On Saturday 24 July 2004 9:14 am, Felix Joussein wrote:
> Hello List,
>
> I'm not new to iptables, but this problem is very strange:
>
> I have a Linux 2.4.26 + openswan ipsec + iptables 2.11 box with a cable
> modem to connect to the internet - so far:
> I have one single rule in the postrouting chain:
>
> iptables -t nat -I POSTROUTING -o eth0 -j MASQUERADE
>
> This works fine - also my IPSec tunnel is working nice.
> But after a while - can't say how long, the connection from the lan
> thrue the linux box get lost.
> dmesg's Output is:
>
> MASQUERADE: Route sent us somewhere else.
> klips_error:ipsec_xmit_send: ip_send() failed, err=1
>
> This message repeats as long, as I remove the MASQ rule, and re-set it.
>
> Has anyone an idea about this issue?
Does your cable modem service provider change IP addresses on you on some
frequent basis?
Try checking ifconfig next time this happens (before and after the problem).

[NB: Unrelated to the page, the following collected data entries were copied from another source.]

What follows belongs to an exercise in optimizing a design on an open flow for small area and a short achievable clock period; a production flow would make more cautious choices. Only simulation tests tie the RTL to the original design; equivalence was not proved. Power figures rest on the tool's default switching activity, not on a simulated workload.

==> job 6303 <==
==> flow/design.v <==
module ALU
  (input [31:0] ALUA,
    input [31:0] ALUB,
    input [3:0] ALUControl,
    input ALUFlagIn,
    input Clk,
    output reg [31:0] ALUResult,
    output reg [3:0] ALUFlags);
  wire [31:0] A = ALUA, B = ALUB;
  wire [3:0] op = ALUControl;
  wire f = ALUFlagIn;
  wire arith = (op[3:2] == 2'b00);
  wire o_add = (op == 4'h0);
  wire o_sub = (op == 4'h1);
  wire o_inc = (op == 4'h2);
  wire o_dec = (op == 4'h3);
  wire o_and = (op == 4'h4);
  wire o_or  = (op == 4'h5);
  wire o_not = (op == 4'h6);
  wire o_xor = (op == 4'h7);
  wire o_shr = (op == 4'h8);
  wire o_shl = (op == 4'h9);
  wire nt_f = o_not & f, nt_nf = o_not & ~f;
  wire u00 = o_sub | o_dec | o_not;
  wire u01 = o_add | o_dec | o_or | o_xor | nt_nf;
  wire u10 = o_add | o_inc | o_or | o_xor | nt_f;
  wire u11 = o_sub | o_inc | o_and | o_or;
  wire v00 = o_inc | o_dec | o_not;
  wire v01 = o_add | o_sub | o_inc | o_dec | o_or | o_xor | nt_nf;
  wire v10 = o_add | o_sub | o_or | o_xor | nt_f;
  wire v11 = o_and | o_or;
  wire wb1 = o_add | o_dec;
  wire wb0 = o_sub | o_dec;
  wire [31:0] U, W;
  assign U[0] = A[0] ? (B[0] ? v11 : v10) : (B[0] ? v01 : v00);
  assign W[0] = (A[0] & (o_add ? B[0] : (o_sub | o_inc | o_dec))) | (o_sub & ~B[0]);
  genvar q;
  generate
    for (q = 1; q < 32; q = q + 1) begin : lut
      assign U[q] = A[q] ? (B[q] ? u11 : u10) : (B[q] ? u01 : u00);
      assign W[q] = A[q] & (B[q] ? wb1 : wb0);
    end
  endgenerate
  wire cin = f & arith;
  wire [31:0] p = U ^ {W[30:0], 1'b0};
  wire [31:0] t = U | {W[30:0], 1'b0};
  wire [31:0] g = {U[31:1] & W[30:0], U[0] & cin};
  wire g_0_1 = g[1] | (p[1] & g[0]);
  wire p_0_1 = p[1] & p[0];
  wire g_0_3 = g[3] | (p[3] & g[2]);
  wire p_0_3 = p[3] & p[2];
  wire g_0_5 = g[5] | (p[5] & g[4]);
  wire p_0_5 = p[5] & p[4];
  wire g_0_7 = g[7] | (p[7] & g[6]);
  wire p_0_7 = p[7] & p[6];
  wire g_0_9 = g[9] | (p[9] & g[8]);
  wire p_0_9 = p[9] & p[8];
  wire g_0_11 = g[11] | (p[11] & g[10]);
  wire p_0_11 = p[11] & p[10];
  wire g_0_13 = g[13] | (p[13] & g[12]);
  wire p_0_13 = p[13] & p[12];
  wire g_0_15 = g[15] | (p[15] & g[14]);
  wire p_0_15 = p[15] & p[14];
  wire g_0_17 = g[17] | (p[17] & g[16]);
  wire p_0_17 = p[17] & p[16];
  wire g_0_19 = g[19] | (p[19] & g[18]);
  wire p_0_19 = p[19] & p[18];
  wire g_0_21 = g[21] | (p[21] & g[20]);
  wire p_0_21 = p[21] & p[20];
  wire g_0_23 = g[23] | (p[23] & g[22]);
  wire p_0_23 = p[23] & p[22];
  wire g_0_25 = g[25] | (p[25] & g[24]);
  wire p_0_25 = p[25] & p[24];
  wire g_0_27 = g[27] | (p[27] & g[26]);
  wire p_0_27 = p[27] & p[26];
  wire g_0_29 = g[29] | (p[29] & g[28]);
  wire p_0_29 = p[29] & p[28];
  wire g_0_31 = g[31] | (p[31] & g[30]);
  wire p_0_31 = p[31] & p[30];
  wire g_1_3 = g_0_3 | (p_0_3 & g_0_1);
  wire p_1_3 = p_0_3 & p_0_1;
  wire g_1_7 = g_0_7 | (p_0_7 & g_0_5);
  wire p_1_7 = p_0_7 & p_0_5;
  wire g_1_11 = g_0_11 | (p_0_11 & g_0_9);
  wire p_1_11 = p_0_11 & p_0_9;
  wire g_1_15 = g_0_15 | (p_0_15 & g_0_13);
  wire p_1_15 = p_0_15 & p_0_13;
  wire g_1_19 = g_0_19 | (p_0_19 & g_0_17);
  wire p_1_19 = p_0_19 & p_0_17;
  wire g_1_23 = g_0_23 | (p_0_23 & g_0_21);
  wire p_1_23 = p_0_23 & p_0_21;
  wire g_1_27 = g_0_27 | (p_0_27 & g_0_25);
  wire p_1_27 = p_0_27 & p_0_25;
  wire g_1_31 = g_0_31 | (p_0_31 & g_0_29);
  wire p_1_31 = p_0_31 & p_0_29;
  wire g_2_7 = g_1_7 | (p_1_7 & g_1_3);
  wire p_2_7 = p_1_7 & p_1_3;
  wire g_2_15 = g_1_15 | (p_1_15 & g_1_11);
  wire p_2_15 = p_1_15 & p_1_11;
  wire g_2_23 = g_1_23 | (p_1_23 & g_1_19);
  wire p_2_23 = p_1_23 & p_1_19;
  wire g_2_31 = g_1_31 | (p_1_31 & g_1_27);
  wire p_2_31 = p_1_31 & p_1_27;
  wire g_3_15 = g_2_15 | (p_2_15 & g_2_7);
  wire p_3_15 = p_2_15 & p_2_7;
  wire g_3_31 = g_2_31 | (p_2_31 & g_2_23);
  wire p_3_31 = p_2_31 & p_2_23;
  wire g_4_31 = g_3_31 | (p_3_31 & g_3_15);
  wire p_4_31 = p_3_31 & p_3_15;
  wire g_6_23 = g_2_23 | (p_2_23 & g_3_15);
  wire p_6_23 = p_2_23 & p_3_15;
  wire g_7_11 = g_1_11 | (p_1_11 & g_2_7);
  wire p_7_11 = p_1_11 & p_2_7;
  wire g_7_19 = g_1_19 | (p_1_19 & g_3_15);
  wire p_7_19 = p_1_19 & p_3_15;
  wire g_7_27 = g_1_27 | (p_1_27 & g_6_23);
  wire p_7_27 = p_1_27 & p_6_23;
  wire g_8_5 = g_0_5 | (p_0_5 & g_1_3);
  wire p_8_5 = p_0_5 & p_1_3;
  wire g_8_9 = g_0_9 | (p_0_9 & g_2_7);
  wire p_8_9 = p_0_9 & p_2_7;
  wire g_8_13 = g_0_13 | (p_0_13 & g_7_11);
  wire p_8_13 = p_0_13 & p_7_11;
  wire g_8_17 = g_0_17 | (p_0_17 & g_3_15);
  wire p_8_17 = p_0_17 & p_3_15;
  wire g_8_21 = g_0_21 | (p_0_21 & g_7_19);
  wire p_8_21 = p_0_21 & p_7_19;
  wire g_8_25 = g_0_25 | (p_0_25 & g_6_23);
  wire p_8_25 = p_0_25 & p_6_23;
  wire g_8_29 = g_0_29 | (p_0_29 & g_7_27);
  wire p_8_29 = p_0_29 & p_7_27;
  wire g_9_2 = g[2] | (p[2] & g_0_1);
  wire p_9_2 = p[2] & p_0_1;
  wire g_9_4 = g[4] | (p[4] & g_1_3);
  wire p_9_4 = p[4] & p_1_3;
  wire g_9_6 = g[6] | (p[6] & g_8_5);
  wire p_9_6 = p[6] & p_8_5;
  wire g_9_8 = g[8] | (p[8] & g_2_7);
  wire p_9_8 = p[8] & p_2_7;
  wire g_9_10 = g[10] | (p[10] & g_8_9);
  wire p_9_10 = p[10] & p_8_9;
  wire g_9_12 = g[12] | (p[12] & g_7_11);
  wire p_9_12 = p[12] & p_7_11;
  wire g_9_14 = g[14] | (p[14] & g_8_13);
  wire p_9_14 = p[14] & p_8_13;
  wire g_9_16 = g[16] | (p[16] & g_3_15);
  wire p_9_16 = p[16] & p_3_15;
  wire g_9_18 = g[18] | (p[18] & g_8_17);
  wire p_9_18 = p[18] & p_8_17;
  wire g_9_20 = g[20] | (p[20] & g_7_19);
  wire p_9_20 = p[20] & p_7_19;
  wire g_9_22 = g[22] | (p[22] & g_8_21);
  wire p_9_22 = p[22] & p_8_21;
  wire g_9_24 = g[24] | (p[24] & g_6_23);
  wire p_9_24 = p[24] & p_6_23;
  wire g_9_26 = g[26] | (p[26] & g_8_25);
  wire p_9_26 = p[26] & p_8_25;
  wire g_9_28 = g[28] | (p[28] & g_7_27);
  wire p_9_28 = p[28] & p_7_27;
  wire g_9_30 = g[30] | (p[30] & g_8_29);
  wire p_9_30 = p[30] & p_8_29;
  wire [32:0] c;
  assign c[0] = cin;
  assign c[1] = g[0];
  assign c[2] = g_0_1;
  assign c[3] = g_9_2;
  assign c[4] = g_1_3;
  assign c[5] = g_9_4;
  assign c[6] = g_8_5;
  assign c[7] = g_9_6;
  assign c[8] = g_2_7;
  assign c[9] = g_9_8;
  assign c[10] = g_8_9;
  assign c[11] = g_9_10;
  assign c[12] = g_7_11;
  assign c[13] = g_9_12;
  assign c[14] = g_8_13;
  assign c[15] = g_9_14;
  assign c[16] = g_3_15;
  assign c[17] = g_9_16;
  assign c[18] = g_8_17;
  assign c[19] = g_9_18;
  assign c[20] = g_7_19;
  assign c[21] = g_9_20;
  assign c[22] = g_8_21;
  assign c[23] = g_9_22;
  assign c[24] = g_6_23;
  assign c[25] = g_9_24;
  assign c[26] = g_8_25;
  assign c[27] = g_9_26;
  assign c[28] = g_7_27;
  assign c[29] = g_9_28;
  assign c[30] = g_8_29;
  assign c[31] = g_9_30;
  assign c[32] = g_4_31;
  wire [31:0] sum = p ^ c[31:0];
  wire v32 = c[32] ^ W[31];      
  wire zsum = ~(p[0] ^ cin) & (&(~(p[31:1] ^ t[30:0])));
  function [31:0] rev(input [31:0] x);
    integer k;
    for (k = 0; k < 32; k = k + 1) rev[k] = x[31-k];
  endfunction
  wire big = |B[31:5];
  wire [4:0] n = B[4:0];
  wire [31:0] X = op[0] ? rev(A) : A;
  wire [31:0] s0 = n[0] ? {f, X[31:1]} : X;
  wire [31:0] s1 = n[1] ? {{2{f}}, s0[31:2]} : s0;
  wire [31:0] s2 = n[2] ? {{4{f}}, s1[31:4]} : s1;
  wire [31:0] s3 = n[3] ? {{8{f}}, s2[31:8]} : s2;
  wire [31:0] s4 = n[4] ? {{16{f}}, s3[31:16]} : s3;
  wire fb = f & (op[0] | ((n == 5'd0) & (B[31:6] == 26'd0)));
  wire sflag = ~big & A[~n];
  wire shop = o_shr | o_shl;
  wire esr = o_shr & ~big;
  wire esl = o_shl & ~big;
  wire ef = shop & big & fb;
  wire [31:0] R = sum | ({32{esr}} & s4) | ({32{esl}} & rev(s4)) | {32{ef}};
  wire zsh = big ? ~fb : ~|s4;
  wire bz = ~|B;
  wire az = ~|A;
  wire [3:0] F;
  assign F[3] = (o_sub & (v32 ^ bz)) | (o_dec & v32);
  assign F[2] = ((o_add | o_inc) & v32) | (shop & sflag);
  assign F[1] = shop ? zsh : (zsum & ~op[3]);
  assign F[0] = (o_sub & ~bz & (~v32 | (f & zsum))) | (o_dec & az);
  always @(posedge Clk) begin
    ALUResult <= R;
    ALUFlags <= F;
  end
endmodule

I expect you'll find that when things are working, both eth0 and ipsec0 have
the same IP address (acquired from the ISP by DHCP), but after the problem
has occurred, you'll probably see a different address on eth0, with the same
old one on ipsec0.
The solution is probably to take the IPsec tunnel down and bring it back up
again when the IP address on eth0 changes - I think you can do this from a
script called by the DHCP client daemon.
If it turns out you're not getting given a different IP address, perhaps you
can post the output from some diagnostics such as "route -n" or "ipsec look".
Regards,
Antony.
--
RTFM may be the appropriate reply, but please specify exactly which FM to R.
Please reply to the list;
please don't CC me.